- _Task instructions_:
Every line below from the one containing "class,count,area (um^2),share of" through the one containing "1.32 | 1.32 | 0 |" must be transcribed exactly. Omit all lines outside that stretch.

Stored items
[config.mk]
export PLATFORM = sky130hd
export DESIGN_NAME = adler32_verify
export DESIGN_NICKNAME = d
export VERILOG_FILES = /design/src/rtl/adler32_verify.sv
export SDC_FILE = /design/constraint.sdc
export NUM_CORES = 1
export LEC_CHECK = 0
export CAP_MARGIN = 20
export CORE_MARGIN = 2
export CORE_UTILIZATION = 52
export DETAILED_ROUTE_END_ITERATION = 12
export PLACE_DENSITY_LB_ADDON = 0.15
export SETUP_SLACK_MARGIN = 0.05
export SYNTH_ARGS = -nofsm -noshare
export SYNTH_HDL_FRONTEND = slang
export SYNTH_SLANG_ARGS = --single-unit
[constraint.sdc]
create_clock -name clk -period 4.67 [get_ports clk]
set_clock_uncertainty 0.1 [all_clocks]
set_input_delay 0.467 -clock clk [delete_from_list [all_inputs] [get_ports clk]]
set_output_delay 0.467 -clock clk [all_outputs]
set_load 0.02 [all_outputs]
[src/rtl/adler32_verify.sv]
// adler32_verify: checks the checksum computed by the Adler-32 generator
// against the 4-byte big-endian trailer that arrives with the frame. Each
// frame gets exactly one verdict: match, mismatch, timeout or overrun.
// The operands can arrive in either order, or in the same cycle.
//
// Optional build macro ADLER_STATS_EN enables the saturating pass/fail
// statistic counters. When it is not defined, both counters are tied to
// zero and stat_clr is ignored.

module adler32_verify #(
    parameter int TIMEOUT = 64,  // cycles allowed between the two operand captures (>= 4)
    parameter int CNT_W   = 16   // width of the statistic counters
) (
    input  logic             clk,
    input  logic             rst_n,
    input  logic [31:0]      calc_checksum,
    input  logic             calc_valid,
    input  logic [7:0]       trl_data,
    input  logic             trl_valid,
    input  logic             stat_clr,
    output logic             result_valid,
    output logic             match,
    output logic             timeout,
    output logic             overrun,
    output logic [31:0]      rx_checksum,
    output logic [CNT_W-1:0] pass_count,
    output logic [CNT_W-1:0] fail_count
);

    localparam int TW = $clog2(TIMEOUT);

    typedef enum logic [1:0] {
        IDLE    = 2'd0,
        GATHER  = 2'd1,
        COMPARE = 2'd2
    } state_t;

    state_t        state, state_n;
    logic [2:0]    idx, idx_n;            // next trailer byte position, 4 = trailer complete
    logic          calc_held, calc_held_n;
    logic [31:0]   calc_q, calc_n;
    logic [31:0]   rx_q, rx_n;
    logic [TW-1:0] tcnt, tcnt_n;
    logic          to_q, to_n;
    logic          ovr_q, ovr_n;
    logic          ovr_evt;
    logic          verdict_ok;

    // A frame passes only when it completed normally and both values agree
    assign verdict_ok  = (rx_q == calc_q) & ~to_q & ~ovr_q;
    assign rx_checksum = rx_q;

    // State and operand registers
    always_ff @(posedge clk or negedge rst_n) begin
        if (!rst_n) begin
            state     <= IDLE;
            idx       <= 3'd0;
            calc_held <= 1'b0;
            calc_q    <= 32'd0;
            rx_q      <= 32'd0;
            tcnt      <= '0;
            to_q      <= 1'b0;
            ovr_q     <= 1'b0;
        end else begin
            state     <= state_n;
            idx       <= idx_n;
            calc_held <= calc_held_n;
            calc_q    <= calc_n;
            rx_q      <= rx_n;
            tcnt      <= tcnt_n;
            to_q      <= to_n;
            ovr_q     <= ovr_n;
        end
    end

    // Next-state logic: operand capture, completion, overrun and timeout
    always_comb begin
        state_n     = state;
        idx_n       = idx;
        calc_held_n = calc_held;
        calc_n      = calc_q;
        rx_n        = rx_q;
        tcnt_n      = tcnt;
        to_n        = to_q;
        ovr_n       = ovr_q;
        ovr_evt     = 1'b0;

        case (state)
            IDLE, COMPARE: begin
                // COMPARE lasts one cycle. It clears the frame state, but it
                // still accepts the first operand of the next frame, so a
                // back-to-back frame loses nothing.
                if (state == COMPARE) begin
                    state_n     = IDLE;
                    idx_n       = 3'd0;
                    calc_held_n = 1'b0;
                    to_n        = 1'b0;
                    ovr_n       = 1'b0;
                end
                if (calc_valid) begin
                    calc_n      = calc_checksum;
                    calc_held_n = 1'b1;
                end
                if (trl_valid) begin
                    rx_n[31:24] = trl_data;
                    idx_n       = 3'd1;
                end
                if (calc_valid || trl_valid) begin
                    state_n = GATHER;
                    tcnt_n  = '0;
                end
            end

            GATHER: begin
                tcnt_n  = tcnt + TW'(1);
                ovr_evt = (trl_valid && idx[2]) || (calc_valid && calc_held);

                // A 5th trailer byte is dropped, so rx keeps the 4 real bytes
                if (trl_valid && !idx[2]) begin
                    case (idx[1:0])
                        2'd0:    rx_n[31:24] = trl_data;
                        2'd1:    rx_n[23:16] = trl_data;
                        2'd2:    rx_n[15:8]  = trl_data;
                        default: rx_n[7:0]   = trl_data;
                    endcase
                    idx_n = idx + 3'd1;
                end
                if (calc_valid && !calc_held) begin
                    calc_n      = calc_checksum;
                    calc_held_n = 1'b1;
                end

                // A protocol violation outranks everything else. An operand
                // set that becomes complete on the same edge as the timeout
                // still counts as complete.
                if (ovr_evt) begin
                    ovr_n   = 1'b1;
                    state_n = COMPARE;
                end else if (idx_n[2] && calc_held_n) begin
                    state_n = COMPARE;
                end else if (tcnt == TW'(TIMEOUT - 2)) begin
                    to_n    = 1'b1;
                    state_n = COMPARE;
                end
            end

            default: begin
                state_n = IDLE;
            end
        endcase
    end

    // Verdict outputs: registered out of COMPARE and high for exactly one cycle
    always_ff @(posedge clk or negedge rst_n) begin
        if (!rst_n) begin
            result_valid <= 1'b0;
            match        <= 1'b0;
            timeout      <= 1'b0;
            overrun      <= 1'b0;
        end else if (state == COMPARE) begin
            result_valid <= 1'b1;
            match        <= verdict_ok;
            timeout      <= to_q;
            overrun      <= ovr_q;
        end else begin
            result_valid <= 1'b0;
            match        <= 1'b0;
            timeout      <= 1'b0;
            overrun      <= 1'b0;
        end
    end

`ifdef ADLER_STATS_EN
    // Saturating pass/fail counters; a clear wins over a same-cycle increment
    always_ff @(posedge clk or negedge rst_n) begin
        if (!rst_n) begin
            pass_count <= '0;
            fail_count <= '0;
        end else if (stat_clr) begin
            pass_count <= '0;
            fail_count <= '0;
        end else if (state == COMPARE) begin
            if (verdict_ok) begin
                if (pass_count != {CNT_W{1'b1}}) pass_count <= pass_count + 1'b1;
            end else begin
                if (fail_count != {CNT_W{1'b1}}) fail_count <= fail_count + 1'b1;
            end
        end
    end
`else
    logic stat_clr_unused;
    assign stat_clr_unused = stat_clr;
    assign pass_count      = '0;
    assign fail_count      = '0;
`endif

endmodule

-- Word level (Yosys, flattened, before mapping)
Cells that the tools add are included.
- add/sub/neg operators: 2
- equal/unequal tests: 21
- multiplexer cells: 38
- bitwise operators: 5
- reductions and logical operators: 26
- operators by type and width (kind ; number):
    two-way mux 32 bit ; 3
    one-hot mux 32 bit (2 select lines) ; 1
    two-way mux 8 bit ; 5
    equality test 32 bit ; 1
    != test 2 bit, second input constant ; 10
    AND reduction 3 bit ; 6
    one-hot mux 8 bit (2 select lines) ; 1
    two-way mux 1 bit ; 12
    two-way mux 3 bit ; 4
    one-hot mux 6 bit (2 select lines) ; 1
    two-way mux 2 bit ; 5
    != test 3 bit, second input constant ; 3
    AND reduction 2 bit ; 4
    adder 6 x 1 -> 6 bit, second input constant ; 1
    equality test 6 bit, second input constant ; 1
    two-way mux 6 bit ; 1
    one-hot mux 1 bit (2 select lines) ; 3
    one-hot mux 3 bit (2 select lines) ; 1
    logical AND 1 bit ; 5
    AND reduction 5 bit ; 1
    equality test 2 x 1 -> 1 bit, second input constant ; 2
    equality test 2 bit, second input constant ; 2
    zero test 2 bit ; 2
    != test 4 bit, second input constant ; 1
    11 further kinds ; 16
- register bits after elaboration: 82
- input bits: 45
- output and inout bits: 68

-- Logic depth before layout (Yosys ltp)
- depth in word-level cells: 8
- gate-level depth with buffers: 7

-- Worst setup path before layout
No wires, ideal clock.
- path type: flip-flop to flip-flop
- start point: reg idx[0]
- end point: reg rx_q[24] (netlist: rx_checksum[24])
- library setup time: 131 ps
- arrival time: 1250 ps
- required time: 4439 ps
- path slack: 3189 ps
- cell stages (with the launch flop): 8
- period minus slack after synthesis: 1481 ps
- path through: dfrtp_1 inv_1 ha_1 nor3b_1 o21ai_2 buf_2 nand2_1 o21ai_0
- cells in the longest elaborated chain, start to end: 3
- RTL lines (item ; RTL line ; text):
    from (decl) ; 39 ; logic [2:0] idx, idx_n;
    from (signal assigned) ; 66 ; idx <= idx_n;
    zero test 2 bit ; 120 ; case (idx[1:0])
    != test 2 x 1 -> 1 bit (no source line) ; - ;
    AND reduction 4 bit (no source line) ; - ;
    to (signal assigned) ; 69 ; rx_q <= rx_n;
    to (decl) ; 42 ; logic [31:0] rx_q, rx_n;
Every way passes these cells.
A chain may end at the register's enable or synchronous reset.

-- Final worst setup path
- start point: reg state[0]
- end point: reg calc_q[31]
- cells in the longest elaborated chain, start to end: 4
- elaborated cells between the ends (all ways): 9
- those cells by class: eq/ne: 4; mux: 1; reduce/logical: 4
- RTL lines (item ; RTL line ; text):
    from (decl) ; 38 ; state_t state, state_n;
    from (signal assigned) ; 65 ; state <= state_n;
    equality test 2 bit / zero test 2 bit (equally long branches) ; 88 ; case (state)
    OR reduction 2 bit ; 88 ;
    != test 2 bit (no source line) / nonzero test 2 bit (equally long branches) ; - ;
    AND reduction 3 bit (no source line) ; - ;
    to (signal assigned) ; 68 ; calc_q <= calc_n;
    to (decl) ; 41 ; logic [31:0] calc_q, calc_n;
Several ways; a longest one is shown, not always the timed one.

==> results.yml <==
critical_path:
  crit_buf_inv: 1
  critPathSlowestCell: "dfrtp_1"
  start_kind: "flip-flop"
  path_cells: "o21ai_0 -> nand2_1 -> buf_4 -> mux2_2"
  end_kind: "flip-flop"
  worstPathRequired_ns: 4.80
  crit_fanout: 17
  crit_arrival_ns: 2.52
  critPathTopFamily: "flip-flops"
  cpPeakStageDelay_ns: 0.66
  crit_type: "reg -> reg"
global_route:
  gr-total-overflow: 0
  grt_pass1_vias: 2504
  grt_start_max_net_pins: 83
  grt_use_total_pct: 19.76
  antenna_found_initial: 0
  grt_pass1_wl_um: 12850
run:
  cap_violations: 0
logic_synthesis:
  synth_area_um2: 4000
  synth_cell_type_count: 43
  synth_edf_count: 0
  netlist_instances: 324
  ys_seq_area_share_pct: 51.30
  ys_seq_elements: 82
  yosysWarnings: 0
  async_flop_share_pct: 100.0
  ys.flop_type: "dfrtp_1"
  synth.avg_cell_area_um2: 12.35
final_layout:
  diodes: 0
  final_util_pct: 67.08
  final_cell_mix: "dfrtp_1, clkdlybuf4s50_1, mux2_2, conb_1, xor2_1"
  fin_nets: 459
  final_common_cell: "dfrtp_1"
  fin_area_um2: 4943
  fillers: 555
  syn_to_final_growth_pct: 23.58
  drive_gt1_share_pct: 21.07
sta:
  worstMarginPinSlew_ns: 0.7351
  max_clock_freq_mhz: 418.6
  period_needed_ns: 2.389
  setup_ws_ns: 2.281
  setup_viol: 0
  hold_viol: 0
  fin_setup_tns_ns: 0
  slew_headroom_pct: 50.88
  rsz0062_at_grt: "no"
  drv_slew: 0
  period_share_pct: 51.16
pwr:
  power.share.clock_pct: 15.4
  finalPower_mw: 3.105
  ir_worst_vdd_v: 0.0003547
  p_sw_share_pct: 37.75
  seqPwrFrac_pct: 42.0
  p_per_area_nw_per_um2: 628.1
  netSwitchingPower_mw: 1.172
  internal_power_mw: 1.933
  pwr-share-comb_pct: 42.6
  p_leak_nw: 2.245
floorplan:
  coreArea_um2: 7370
  initial_core_util_pct: 54.28
  rows: 31
  ioPinCount: 113
  die_y_um: 91.71
  dieArea_um2: 8410
  fp.dieW_um: 91.71
clocking:
  clock_sinks: 82
  clk_latency_ns: 0.34
  postCtsSetupBuffers: 0
  cts_tree: "yes"
  clk_pin_slew_worst_paths_ns: 0.08
  clk_path_buf_depth: 2
  root_buffer: "clkbuf_8"
  htreeDepth: 3
  cts_buffers: 9
place:
  port_buffers: 79
  dp_hpwl_um: 5766
  gp_congestion: 0.7689
  placed_area_um2: 4717
  pre_cts_slack_ns: 2.093
outcome:
  status: "finished, final reports clean"
drt:
  drt_pass1_iterations: 4
  wire_per_inst_um: 15.67
  drcViolationCount: 0
  wl_um: 8022
  vias: 2531
  viasPerCell: 4.943
  drtAntennaViolNets: 0
  drt_iter0_drc: 135
hold_path:
  hold_class: "reg -> reg"
kinds of logic (layout without fill, tap and decap cells):
group           count (synthesis)  after routing  share of synthesized area [%]
compound gates                 33             33                          5.224
other cells                     1             32                        0.09375
xor+xnor                       33             33                          7.226
fa+ha+maj                       6              6                          1.877
flops                          82             82                          51.30
buf+inv                        47            105                          8.633
simple gates                   64             64                          9.384
mux                            58             58                          16.27
registers in the layout (all words and copies together) (netlist names), 2 cells and up:
register,flops
tcnt,6
rx_checksum,32
idx,3
state,2
calc_q,32
Yosys cell counts (2+ instances only):
master    number  share of area (%)
nand3_1        5               0.63
buf_2          3               0.38
dfrtp_1       82                 51
nand2b_4       2               0.69
mux2i_1        2               0.50
o31ai_1        2               0.38
o21ai_1        2               0.25
nand4_1        3               0.47
a21oi_1        5               0.63
o21ai_0       14                1.8
xor2_1        30                6.6
nor4_1         7                1.1
buf_6          2               0.56
inv_1          7               0.66
nand2_4        3               0.84
nor2_1         8               0.75
xnor2_1        3               0.66
mux2_2        55                 15
ha_1           6                1.9
nand2_1       26                2.4
clkbuf_8       3                1.0
buf_4         32                6.0
nor3_1         2               0.25
layout make-up:
class,count,area (um^2),share of cell area (%)
clock buffer,11,151.4,3.063
clock inverter,5,37.54,0.7593
inverter,7,26.28,0.5315
multi-input combinational,226,1719,34.78
sequential,82,2052,41.51
tap,99,123.9,2.506
timing repair buffer,82,833.3,16.86
worst paths after layout:
kind	cells after the start	end	slack, ns	startpoint
worst max-delay path	4	calc_q[31]$_DFFE_PN0P_	2.28	state[0]$_DFFE_PN0P_
worst min-delay path	1	tcnt[4]$_DFFE_PN0P_	0.40	tcnt[4]$_DFFE_PN0P_
worst max register to register	4	calc_q[31]$_DFFE_PN0P_	2.28	state[0]$_DFFE_PN0P_
worst min register to register	1	tcnt[4]$_DFFE_PN0P_	0.40	tcnt[4]$_DFFE_PN0P_
max in group asynchronous	3	calc_q[17]$_DFFE_PN0P_	3.39	rst_n
min in group asynchronous	2	tcnt[4]$_DFFE_PN0P_	0.49	rst_n
power groups by stage:
| stage | sequential, mW | combinational [mW] | clock [mW] |
|---|---|---|---|
| 6_report | 1.30 | 1.32 | 0.479 |
| 5_1_grt | 1.35 | 1.44 | 0.527 |
| 4_1_cts | 1.30 | 1.33 | 0.490 |
| 3_5_place_dp | 1.32 | 1.32 | 0 |
| 3_3_place_gp | 1.30 | 1.29 | 0 |
| 2_1_floorplan | 1.39 | 0.786 | 0 |
through the flow:
| stage | hold WS, ns | cells |
|---|---|---|
| finish | 0.3974 | 512 |
| global route | 0.4464 | 512 |
| CTS | 0.2233 | 510 |
| detailed placement | 0.3898 | 494 |
| global placement | 0.3800 | 494 |
| floorplan | 0.07141 | 355 |
worst register-to-register path: cells and delay by family, from the launching register on:
| kind | cells | cell delay, ns |
|---|---|---|
| AND/OR/NAND/NOR | 1 | 0.58 |
| AO/OA/AOI/OAI | 1 | 0.16 |
| multiplexers | 1 | 0.38 |
| flip-flops | 1 | 0.66 |
| buffers and inverters | 1 | 0.39 |
timing repair:
item,CTS,global route
resized for setup,0,0
endpoints found under the hold margin,0,30
hold buffers,0,1
routing by layer:
layer | global-route usage (%) | vias to the layer above | routed length (um)
met1 | 26.74 | 1223 | 3730
met5 | 0 | - | 0
met3 | 4.273 | 9 | 447
met4 | 6.965 | 0 | 108
met2 | 31.62 | 88 | 3735
li1 | - | 1211 | -
Note: power is estimated with default switching activity, not from simulation.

- _Response for this exercise_:
class,count,area (um^2),share of cell area (%)
clock buffer,11,151.4,3.063
clock inverter,5,37.54,0.7593
inverter,7,26.28,0.5315
multi-input combinational,226,1719,34.78
sequential,82,2052,41.51
tap,99,123.9,2.506
timing repair buffer,82,833.3,16.86
worst paths after layout:
kind	cells after the start	end	slack, ns	startpoint
worst max-delay path	4	calc_q[31]$_DFFE_PN0P_	2.28	state[0]$_DFFE_PN0P_
worst min-delay path	1	tcnt[4]$_DFFE_PN0P_	0.40	tcnt[4]$_DFFE_PN0P_
worst max register to register	4	calc_q[31]$_DFFE_PN0P_	2.28	state[0]$_DFFE_PN0P_
worst min register to register	1	tcnt[4]$_DFFE_PN0P_	0.40	tcnt[4]$_DFFE_PN0P_
max in group asynchronous	3	calc_q[17]$_DFFE_PN0P_	3.39	rst_n
min in group asynchronous	2	tcnt[4]$_DFFE_PN0P_	0.49	rst_n
power groups by stage:
| stage | sequential, mW | combinational [mW] | clock [mW] |
|---|---|---|---|
| 6_report | 1.30 | 1.32 | 0.479 |
| 5_1_grt | 1.35 | 1.44 | 0.527 |
| 4_1_cts | 1.30 | 1.33 | 0.490 |
| 3_5_place_dp | 1.32 | 1.32 | 0 |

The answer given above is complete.